BPSU study - Severe microcephaly (SSM-UKI)

Surveillance of severe microcephaly in the UK and Ireland commenced in October 2017. This study will find out how many UK babies are born with microcephaly each year and how seriously this affects their health and developmental outcomes, including problems with hearing and vision. It will provide a better picture of the care and support these babies and their families currently receive.

Lead Investigator

Dr Rachel Knowles
Life Course Epidemiology and Biostatistics
UCL Great Ormond Street Institute of Child Health
30 Guildford Street
London WC1N 1EH
Email: rachel.knowles6@nhs.net

About the study


Microcephaly describes a baby with a ‘small head’, who has experienced poor head growth before or after birth. Severe microcephaly is defined by the World Health Organization (WHO) as a head circumference more than three standard deviations below the mean for age and sex. This rare condition may be associated with abnormal brain structure or neurodevelopment, and with disability, although some babies will develop normally.
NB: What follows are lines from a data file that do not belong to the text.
`config.mk`:
```
export PLATFORM = sky130hd
export DESIGN_NAME = tmds_tx_soft_reset_control
export DESIGN_NICKNAME = d
export VERILOG_FILES = /design/src/rtl/soft_reset_pkg.sv /design/src/rtl/stability_filter.sv /design/src/rtl/tmds_tx_soft_reset_control.sv
export SDC_FILE = /design/constraint.sdc
export NUM_CORES = 1
export LEC_CHECK = 0
export BUFFER_PORTS_ARGS = -buffer_cell sky130_fd_sc_hd__buf_2
export CAP_MARGIN = 10
export CORE_MARGIN = 3
export CORE_UTILIZATION = 47
export CTS_CLUSTER_DIAMETER = 200
export DETAILED_ROUTE_END_ITERATION = 7
export GPL_ROUTABILITY_DRIVEN = 0
export GPL_TIMING_DRIVEN = 0
export PLACE_DENSITY_LB_ADDON = 0.1
export SYNTH_ARGS = -nofsm -noshare
export SYNTH_HDL_FRONTEND = slang
export SYNTH_HIERARCHICAL = 1
export SYNTH_SLANG_ARGS = --single-unit
```
`constraint.sdc`:
```
create_clock -name clk -period 1.1 [get_ports clk]
set_input_delay 0.22 -clock clk [delete_from_list [all_inputs] [get_ports clk]]
set_output_delay 0.22 -clock clk [all_outputs]
set_load 0.01 [all_outputs]
```
`src/rtl/soft_reset_pkg.sv`:
```
package soft_reset_pkg;
  localparam logic [7:0] SOFT_RESET_OFFSET = 8'h40;
  localparam logic [7:0] INT_STATUS2_OFFSET = 8'h3e;
  localparam logic [7:0] INT_ENABLE2_OFFSET = 8'h3f;
  localparam logic [7:0] SOFT_RESET_RESET = 8'h00;
  localparam logic [7:0] INT_STATUS2_RESET = 8'h00;
  localparam logic [7:0] INT_ENABLE2_RESET = 8'h00;
  localparam int BIT_SW_RESET = 0;
  localparam int BIT_GCP_ENABLE = 2;
  localparam int BIT_CLK_STABLE = 6;
  localparam int BIT_ALT_STABLE = 7;
  localparam int BIT_LINK_STABLE_INT = 0;
  localparam logic [7:0] SOFT_RESET_WMASK = 8'h05;
  localparam logic [7:0] INT_ENABLE2_WMASK = 8'h03;
  localparam logic [7:0] INT_STATUS2_WMASK = 8'h03;
  localparam int STABLE_CYCLES = 16;
endpackage : soft_reset_pkg

```
`src/rtl/stability_filter.sv`:
```
`timescale 1ns/1ps
module stability_filter #(
  parameter int COUNT = 16
) (
  input  wire logic clk,
  input  wire logic rst_n,
  input  wire logic clear,
  input  wire logic lock,
  output logic      stable
);
  localparam int CW = $clog2(COUNT + 1);
  logic [CW-1:0] count;
  wire           done = (count == CW'(COUNT));

  // a zero window would report stability with no lock history at all
  if (COUNT < 1) begin : g_bad_count
    $error("COUNT must be at least one");
  end

  // stability only after lock has held a full window
  always_ff @(posedge clk or negedge rst_n) begin
    if (!rst_n) begin
      count  <= '0;
      stable <= 1'b0;
    end else if (clear || !lock) begin
      count  <= '0;
      stable <= 1'b0;
    end else begin
      if (!done) count <= count + CW'(1);
      stable <= done;
    end
  end
endmodule : stability_filter

```
`src/rtl/tmds_tx_soft_reset_control.sv`:
```
// Function
// - while the reset bit is one all internal sections reset, user registers kept.
// - bit two enables deep colour general control packets.
// - bit six reads one only while the derived link clock is stable.
// - any input_pixel_clock change drops bit six until stability returns.
// - a bit-six change sets pending bit 0x3e[0], reported when 0x3f[0] is set.
// - bit seven reports stability by an alternative check.
// - bit seven changes never set a pending flag or interrupt.
// - pending bits show events even with their enable off.
// - writing one clears a pending bit, writing zero leaves it.
`timescale 1ns/1ps
module tmds_tx_soft_reset_control
  import soft_reset_pkg::*;
#(
  parameter int STABLE_COUNT = STABLE_CYCLES
) (
  input  wire logic       clk,
  input  wire logic       rst_n,
  input  wire logic       reg_wr,
  input  wire logic       reg_rd,
  input  wire logic [7:0] reg_addr,
  input  wire logic [7:0] reg_wdata,
  output logic      [7:0] reg_rdata,
  input  wire logic       pixel_clock_lock,
  input  wire logic       pixel_clock_alt_lock,
  input  wire logic       pixel_clock_change,
  output logic            section_reset,
  output logic            gcp_enable,
  output logic            link_stable_irq
);
  logic       sw_reset;
  logic       gcp_en;
  logic       stable_q;
  logic [7:0] int_status2;
  logic [7:0] int_enable2;
  logic       clk_stable;
  logic       alt_stable;

  // the filters cannot serve an empty stability window
  if (STABLE_COUNT < 1) begin : g_bad_count
    $error("STABLE_COUNT must be at least one");
  end

  wire sel_ctrl = (reg_addr == SOFT_RESET_OFFSET);
  wire sel_stat = (reg_addr == INT_STATUS2_OFFSET);
  wire sel_en   = (reg_addr == INT_ENABLE2_OFFSET);
  wire wr_ctrl  = reg_wr && sel_ctrl;
  wire wr_stat  = reg_wr && sel_stat;
  wire wr_en    = reg_wr && sel_en;

  // bit six and seven come from hardware only; reserved bits stay zero
  wire [7:0] ctrl_view = (8'(alt_stable) << BIT_ALT_STABLE)
                       | (8'(clk_stable) << BIT_CLK_STABLE)
                       | (8'(gcp_en)     << BIT_GCP_ENABLE)
                       | (8'(sw_reset)   << BIT_SW_RESET);
  wire [7:0] next_rdata = sel_ctrl ? ctrl_view :
                          sel_stat ? int_status2 :
                          sel_en   ? int_enable2 : 8'h00;

  // only the main stable bit raises an event; the alternate one never does
  wire stable_edge = (clk_stable != stable_q);
  wire [7:0] event_set = 8'(stable_edge) << BIT_LINK_STABLE_INT;
  wire [7:0] clr_mask = wr_stat ? (reg_wdata & INT_STATUS2_WMASK) : 8'h00;
  // set beats clear so an edge in the clearing cycle is kept
  wire [7:0] next_status = (int_status2 & ~clr_mask) | event_set;
  wire next_irq = |(next_status & int_enable2);

  // index 0 is the main checker, index 1 the alternate one
  wire [1:0] lock_in = {pixel_clock_alt_lock, pixel_clock_lock};
  wire [1:0] stable_vec;
  // pixel clock change restarts the filters, as does soft reset
  wire       filter_clear = pixel_clock_change | sw_reset;

  for (genvar g = 0; g < 2; g++) begin : g_filter
    stability_filter #(.COUNT(STABLE_COUNT)) i_stability_filter (
      .clk    (clk),
      .rst_n  (rst_n),
      .clear  (filter_clear),
      .lock   (lock_in[g]),
      .stable (stable_vec[g])
    );
  end

  assign clk_stable = stable_vec[0];
  assign alt_stable = stable_vec[1];

  always_ff @(posedge clk or negedge rst_n) begin
    if (!rst_n) begin
      sw_reset <= SOFT_RESET_RESET[BIT_SW_RESET];
      gcp_en   <= SOFT_RESET_RESET[BIT_GCP_ENABLE];
    end else if (wr_ctrl) begin
      sw_reset <= reg_wdata[BIT_SW_RESET];
      gcp_en   <= reg_wdata[BIT_GCP_ENABLE];
    end
  end

  // soft reset leaves these user registers intact
  always_ff @(posedge clk or negedge rst_n) begin
    if (!rst_n) begin
      int_enable2 <= INT_ENABLE2_RESET;
    end else if (wr_en) begin
      int_enable2 <= reg_wdata & INT_ENABLE2_WMASK;
    end
  end

  always_ff @(posedge clk or negedge rst_n) begin
    if (!rst_n) begin
      int_status2 <= INT_STATUS2_RESET;
      stable_q    <= 1'b0;
    end else begin
      int_status2 <= next_status;
      stable_q    <= clk_stable;
    end
  end

  always_ff @(posedge clk or negedge rst_n) begin
    if (!rst_n) begin
      reg_rdata       <= 8'h00;
      section_reset   <= 1'b0;
      gcp_enable      <= 1'b0;
      link_stable_irq <= 1'b0;
    end else begin
      if (reg_rd) reg_rdata <= next_rdata;
      section_reset   <= sw_reset;
      gcp_enable      <= gcp_en && !sw_reset;
      link_stable_irq <= next_irq;
    end
  end

  // named views of the pending, enable and write bits of the stable event
  wire pend_bit = int_status2[BIT_LINK_STABLE_INT];
  wire en_bit   = int_enable2[BIT_LINK_STABLE_INT];
  wire clr_bit  = reg_wdata[BIT_LINK_STABLE_INT];

  a_reset_follow: assert property (
    @(posedge clk) disable iff (!rst_n)
    sw_reset |=> section_reset)
    else $error("section reset not following bit zero");

  a_reset_release: assert property (
    @(posedge clk) disable iff (!rst_n)
    !sw_reset |=> !section_reset)
    else $error("section reset held after bit zero cleared");

  a_reset_filters: assert property (
    @(posedge clk) disable iff (!rst_n)
    sw_reset |=> (!clk_stable && !alt_stable))
    else $error("clock checkers not reset by soft reset");

  a_gcp_gate: assert property (
    @(posedge clk) disable iff (!rst_n)
    gcp_enable |-> $past(gcp_en))
    else $error("packets sent without enable");

  a_gcp_on: assert property (
    @(posedge clk) disable iff (!rst_n)
    (gcp_en && !sw_reset) |=> gcp_enable)
    else $error("packets not sent while enabled");

  a_gcp_held: assert property (
    @(posedge clk) disable iff (!rst_n)
    sw_reset |=> !gcp_enable)
    else $error("packets sent during soft reset");

  a_change_drops: assert property (
    @(posedge clk) disable iff (!rst_n)
    pixel_clock_change |=> !clk_stable)
    else $error("stable bit not dropped on clock change");

  a_unlock_low: assert property (
    @(posedge clk) disable iff (!rst_n)
    !pixel_clock_lock |=> !clk_stable)
    else $error("stable shown without lock");

  a_stable_lock: assert property (
    @(posedge clk) disable iff (!rst_n)
    clk_stable |-> $past(pixel_clock_lock))
    else $error("stable shown after an unlocked cycle");

  a_alt_unlock: assert property (
    @(posedge clk) disable iff (!rst_n)
    !pixel_clock_alt_lock |=> !alt_stable)
    else $error("alternate stable shown without lock");

  a_edge_pending: assert property (
    @(posedge clk) disable iff (!rst_n)
    stable_edge |=> pend_bit)
    else $error("stable change lost");

  a_irq_enabled: assert property (
    @(posedge clk) disable iff (!rst_n)
    (pend_bit && en_bit && !wr_stat) |=> link_stable_irq)
    else $error("enabled pending event not reported");

  a_alt_quiet: assert property (
    @(posedge clk) disable iff (!rst_n)
    (!stable_edge && !pend_bit) |=> !pend_bit)
    else $error("pending set without main edge");

  a_clear_one: assert property (
    @(posedge clk) disable iff (!rst_n)
    (wr_stat && clr_bit && !stable_edge) |=> !pend_bit)
    else $error("write one did not clear");

  a_keep_zero: assert property (
    @(posedge clk) disable iff (!rst_n)
    (wr_stat && !clr_bit && pend_bit) |=> pend_bit)
    else $error("write zero cleared a pending bit");

  a_poll_masked: assert property (
    @(posedge clk) disable iff (!rst_n)
    (pend_bit && !en_bit) |=> !link_stable_irq)
    else $error("masked event reported");

  a_poll_shows: assert property (
    @(posedge clk) disable iff (!rst_n)
    (stable_edge && !en_bit) |=> pend_bit)
    else $error("masked event not shown for polling");

  a_reserved_bits_zero: assert property (
    @(posedge clk) disable iff (!rst_n)
    (reg_rd && sel_ctrl) |=> (reg_rdata[5:3] == 3'b000))
    else $error("reserved bits not zero");

  a_stable_read: assert property (
    @(posedge clk) disable iff (!rst_n)
    (reg_rd && sel_ctrl) |=> (reg_rdata[BIT_CLK_STABLE] == $past(clk_stable)))
    else $error("stable bit read not from hardware");

  a_stat_reserved_bits: assert property (
    @(posedge clk) disable iff (!rst_n)
    (reg_rd && sel_stat) |=> (reg_rdata[7:1] == 7'h00))
    else $error("status reserved bits not zero");

  a_en_reserved_bits: assert property (
    @(posedge clk) disable iff (!rst_n)
    (reg_rd && sel_en) |=> (reg_rdata[7:2] == 6'h00))
    else $error("enable reserved bits not zero");

  a_unmapped_zero: assert property (
    @(posedge clk) disable iff (!rst_n)
    (reg_rd && !sel_ctrl && !sel_stat && !sel_en) |=> (reg_rdata == 8'h00))
    else $error("unmapped read not zero");
endmodule : tmds_tx_soft_reset_control

```
Word level (Yosys, flattened, before mapping)

Index checks and enable logic that the tools add are counted.

Multiplexer cells: 10
Reductions and logical operators: 10
Equal/unequal tests: 8
$add $sub $neg: 2
Bitwise operators: 8

Operators by type and width:

| kind                                                             | number |
|---|---|
| 5-bit 2-to-1 mux                                                 | 4 |
| 8-bit by 6-bit == test with 1-bit output (second input constant) | 2 |
| 8-bit 2-to-1 mux                                                 | 2 |
| 8-bit by 1-bit bitwise OR with 8-bit output                      | 2 |
| 5-bit by 1-bit adder with 5-bit output (second input constant)   | 2 |
| 5-bit == test (second input constant)                            | 2 |
| 8-bit by 2-bit bitwise AND with 8-bit output                     | 1 |
| 8-bit bitwise AND                                                | 1 |
| 8-bit by 7-bit == test with 1-bit output (second input constant) | 1 |
| 2-bit inverter with 8-bit output                                 | 1 |
| 8-bit by 3-bit bitwise OR with 8-bit output                      | 1 |
| 8-bit by 7-bit bitwise OR with 8-bit output                      | 1 |
| 8-bit OR reduction                                               | 1 |
| 1-bit logical AND                                                | 4 |
| 2-bit 2-to-1 mux                                                 | 2 |
| 2-bit != test (second input constant)                            | 2 |
| 1-bit zero test                                                  | 3 |
| 1-bit logical OR                                                 | 2 |
| 1-bit 2-to-1 mux                                                 | 2 |
| 1-bit != test                                                    | 1 |
| 1-bit bitwise OR                                                 | 1 |

Logic and storage cells: 51
Output and inout bits: 11
Flip-flop bits (word level): 36

Depth between registers and ports, before layout

Word-level depth: 8
Depth in mapped cells: 5

By module

The synthesis kept the hierarchy.

By module, submodules not included:

| module                     | times used | area each (um^2) | cells an instance | sequential area each (um^2) |
|---|---|---|---|---|
| tmds_tx_soft_reset_control | 1          | 726.9            | 64                | 375.4 |
| stability_filter           | 2          | 311.5            | 29                | 150.1 |

Worst setup path before layout

OpenSTA, ideal clock, no wires.

Path type: register to register
From: reg sw_reset
To: reg g_filter[0].i_stability_filter.count[2]
Data required time: 1029 ps
Path slack: -114 ps
Arrival: 1142 ps
Cell stages (with the launch flop): 5
Setup time: 71 ps
Cell sequence: dfrtp_1 or2_2 nand2b_1 nand2b_1 nor2_1

Cells in the longest elaborated chain, start to end: 3

Ends and longest elaborated chain:

| what                                                               | RTL line                         | text |
|---|---|---|
| start, declared                                                    | tmds_tx_soft_reset_control.sv:31 | `logic sw_reset;` |
| start signal, assigned                                             | tmds_tx_soft_reset_control.sv:89 | `sw_reset <= SOFT_RESET_RESET[BIT_SW_RESET];` |
| start signal, assigned                                             | tmds_tx_soft_reset_control.sv:92 | `sw_reset <= reg_wdata[BIT_SW_RESET];` |
| 1-bit bitwise OR (*)                                               | tmds_tx_soft_reset_control.sv:72 | `wire filter_clear = pixel_clock_change \| sw_reset;` |
| via filter_clear                                                   | tmds_tx_soft_reset_control.sv:72 |  |
| 1-bit logical OR (*)                                               | stability_filter.sv:25           | `end else if (clear \|\| !lock) begin` |
| 2-bit != test (no line) / 5-bit 2-to-1 mux (equally long branches) | n/a                              |  |
| end signal, assigned                                               | stability_filter.sv:29           | `if (!done) count <= count + CW'(1);` |
| end, declared                                                      | stability_filter.sv:12           | `logic [CW-1:0] count;` |

Mark *: on every way through the listed nets, which the timed path passes. The rest lies on a longest branch.
A chain may end at the register's enable or synchronous reset.

Worst setup path after layout

From: reg g_filter[0].i_stability_filter.count[0]
To: reg g_filter[0].i_stability_filter.count[0]

Cells in the longest elaborated chain, start to end: 3

Ends and longest elaborated chain:

| what                                   | RTL line |
|---|---|
| 5-bit by 1-bit adder with 5-bit output | stability_filter.sv:29 |
| 5-bit 2-to-1 mux                       | stability_filter.sv:29 |
| 5-bit 2-to-1 mux                       | stability_filter.sv:25 |

Several ways; a longest one is shown, not always the timed one. The select of a mux whose other input is x is not followed.

==> impl_metrics.toml <==
[drt]
drtIter0Drc = 36
met2_length_um = 1470
routed-via-count = 1016
top_layer_used = "met4"
vias_per_cell = 5.16
first_pass_iters = 4
ant_nets = 0
wl_met3_um = 149
wire_per_inst_um = 14.6
met1_length_um = 1180
wl_um = 2870
drc = 0

[die]
core_region_area_um2 = 2610
io_pins = 34
start_util_pct = 51.7
die_x_um = 59.6
die_y_um = 59.6
rows = 18
die_area_um2 = 3550

[cells_and_area]
area_growth_pct = 35.9
insertedDiodeCount = 0
layout_common_cells = "dfrtp_1, buf_2, buf_4"
layout_commonest_cell = "dfrtp_1"
fin_nets = 195
drive_gt1_share_pct = 50.3

[sta]
rsz0062_at_grt = "true"
hold_viol_final = 0
min_period_ns = 1.17
fin_crit_sh_pct = 106
fin_skew_ns = 0.00899
clock.fmax_ghz = 0.858
fin_ws_ns = -0.0661
worst_pin_slew_ns = 0.592
tns_ns = -0.372
slew_headroom_pct = 60.5
setup_viol_count_final = 12
hold_ws_ns = 0.105
drv_slew = 0

[status]
violations = "negative setup slack"
status = "finished with violations"

[synthesis]
ys_ff_latch = 27
syn_inst = 122
synth_area_leaders = "dfrtp_1, inv_1, ha_1, mux2_1, xor2_1"
yosysTopAreaCellShare_pct = 50.0
yosys_warnings = 6
synth_seq_area_share_pct = 50.0
avgSynthCellArea_um2 = 11.1
synth_top_area_cell = "dfrtp_1"
syn_area_um2 = 1350
synth.distinct_cells = 32

[clock_network]
clk_pin_slew_ns = 0.15
clock_sinks = 27
clk_latency_ns = 0.33
htree_levels = 1
root_buffer = "clkbuf_4"
clockBufferDepth = 2
cts_tree = "built"
cts_buffers = 3

[placed_design]
io_buffers = 24
dp_worst_setup_slack_ns = -0.205
post-dp-hpwl_um = 1900

[critical_path]
start_kind = "flop"
cp_max_fo = 3
cp_cell_sequence = "inv_2 > ha_4 > and4bb_1 > nor2_1 > nor3_2"
critPathMaxStageDelay_ns = 0.41
end_kind = "flop"
arrival_ns = 1.40
critPathKind = "flop to flop"
cp_slowest_cell = "dfrtp_1"
path_delay_family = "flip-flops"
crit_required_ns = 1.33
critPathBufInv = 1

[global_routing]
antenna_found_initial = 0
grt_pass1_wl_um = 4810
grt_util_all_layers_pct = 18.5
overflow = 0
grt_max_degree = 28
grt_pass1_vias = 1102

[power]
seqPwrFrac_pct = 59.7
p_sw_share_pct = 25.9
power_density_nw_per_um2 = 941
switching_power_mw = 0.446
vdd_drop_max_mv = 0.965
comb_power_share_pct = 14.8
leakage_nw = 0.841
internal-power_mw = 1.28
power_frac_clock_pct = 25.4

[worst_hold_path]
hold_path.class = "input pin to flop"

[run]
drv_cap = 0
==> kinds of logic after synthesis <==
kind of cell / synth area share [%]
xor+xnor: 4.54
fa+ha+maj: 3.71
buf+inv: 5.84
simple gates: 24.8
other cells: 0.278
mux: 5.00
compound gates: 5.75
flops: 50.0
==> flip-flops by register name, indices dropped and copies added, names as in the netlist <==
register                            count
g_filter.i_stability_filter/stable      2
link_stable_irq                         1
g_filter.i_stability_filter/count      10
sw_reset                                1
int_status2                             2
section_reset                           1
int_enable2                             2
stable_q                                1
reg_rdata                               5
gcp_en                                  1
gcp_enable                              1
==> repair_timing <==
| action | in CTS | in global routing |
|---|---|---|
| pin swaps | 10 | 2 |
| endpoints found under the hold margin | 27 | 0 |
| buffers inserted | 12 | 2 |
| hold buffers | 1 | 0 |
| resized for setup | 14 | 15 |
| setup endpoints to repair | 16 | 19 |
==> synthesized netlist by cell type <==
library cell	count
a21oi_2	2
and4bb_1	2
buf_4	3
clkbuf_1	1
conb_1	1
dfrtp_1	27
ha_1	4
inv_1	14
mux2_1	4
mux2_2	2
nand2_1	7
nand2b_1	5
nand3_1	6
nand3_2	1
nand3b_1	2
nand4_1	1
nand4bb_1	1
nand4bb_2	2
nor2_1	11
nor2_2	2
nor3_2	3
nor4_1	1
nor4_4	1
nor4b_4	1
o21ai_0	1
o221ai_1	1
o22ai_1	5
o31ai_1	2
or2_1	1
or2_2	1
xnor2_1	2
xor2_1	5
==> power groups by stage <==
stage / combinational [mW] / clock (mW) / sequential, mW
floorplan: 0.0976 / 0 / 1.05
global placement: 0.182 / 0 / 1.05
detailed placement: 0.187 / 0 / 1.05
CTS: 0.242 / 0.452 / 1.03
global route: 0.279 / 0.493 / 1.03
finish: 0.256 / 0.439 / 1.03
==> path summary, 6_finish.rpt <==
check	from	endpoint	slack, ns	cells after the start
min reg2reg	g_filter[0].i_stability_filter/stable	stable_q	0.46	0
max in group asynchronous	rst_n	sw_reset	0.28	2
min	reg_wdata[2]	gcp_en	0.11	2
max	g_filter[0].i_stability_filter/count[0]	g_filter[0].i_stability_filter/count[0]	-0.07	5
max reg2reg	g_filter[0].i_stability_filter/count[0]	g_filter[0].i_stability_filter/count[0]	-0.07	5
min in group asynchronous	rst_n	g_filter[0].i_stability_filter/stable	0.41	2
==> worst reg2reg max path: cells and delay by family, from the launching register on <==
kind,cells,cell delay (ns)
fa+ha+maj,1,0.18
simple gates,3,0.41
buf+inv,1,0.07
flops,1,0.41
==> area by class of cell <==
type / count / area (µm²)
fill: 218 / 778
multi-input combinational: 79 / 764
sequential: 27 / 677
timing repair buffer: 39 / 246
inverter: 14 / 52.6
tap: 30 / 37.5
buffer: 4 / 26.3
clock buffer: 3 / 22.5
clock inverter: 1 / 7.51
==> metal layers <==
layer	vias up	global-route usage (%)
li1	494	-
met1	489	20.6
met2	29	33.2
met3	4	2.83
met4	0	10.4
met5	-	0
==> per-stage QoR <==
stage	area, µm²	power [mW]	util [%]	cells
after floorplan	1400	1.15	-	124
after global placement	1550	1.23	59.5	178
after detailed placement	1550	1.24	59.5	178
after CTS	1760	1.72	67.3	195
after global routing	1830	1.81	70.2	197
final	1830	1.73	70.2	197
No activity file was read; power rests on OpenSTA's default activity.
Many different causes of microcephaly have been described, including genetic disorders, exposure during pregnancy to environmental toxins, certain drugs, infection or malnutrition. Two important infections in the mother that may cause microcephaly are rubella (German measles) and Zika virus.

You can download the protocol card, including references, below.

Case definition

Any born child aged up to and including 12 months of age who:

  • has been diagnosed with microcephaly in the past month and / or 
  • is noted to have a head circumference that is:
    • more than three standard deviations below the mean for gestational age and sex, or below the 0.4th percentile for age and sex.*

*Use your standard growth chart.

Excluding: Please do not report babies with anencephaly.

Reporting instructions

Please report any child seen in the UK or Republic of Ireland in the last month who meets the case definition.


October 2017 to October 2018 (13 months of surveillance). Follow-up until October 2020 (2 year follow-up).


The study is funded by Great Ormond Street Hospital Children’s Charity.


The study has been approved by East of Scotland Research Ethics Committee (reference: 17/ES/088); HRA Confidentiality Advisory Group (reference: 17/CAG/0126); and the Scottish Public Benefit and Privacy Panel (reference: 1718/0184).

Support group

  • Sense - a national service-providing organisation for children and adults with sensory impairments
  • Contact - a charity supporting families of children living with a disability.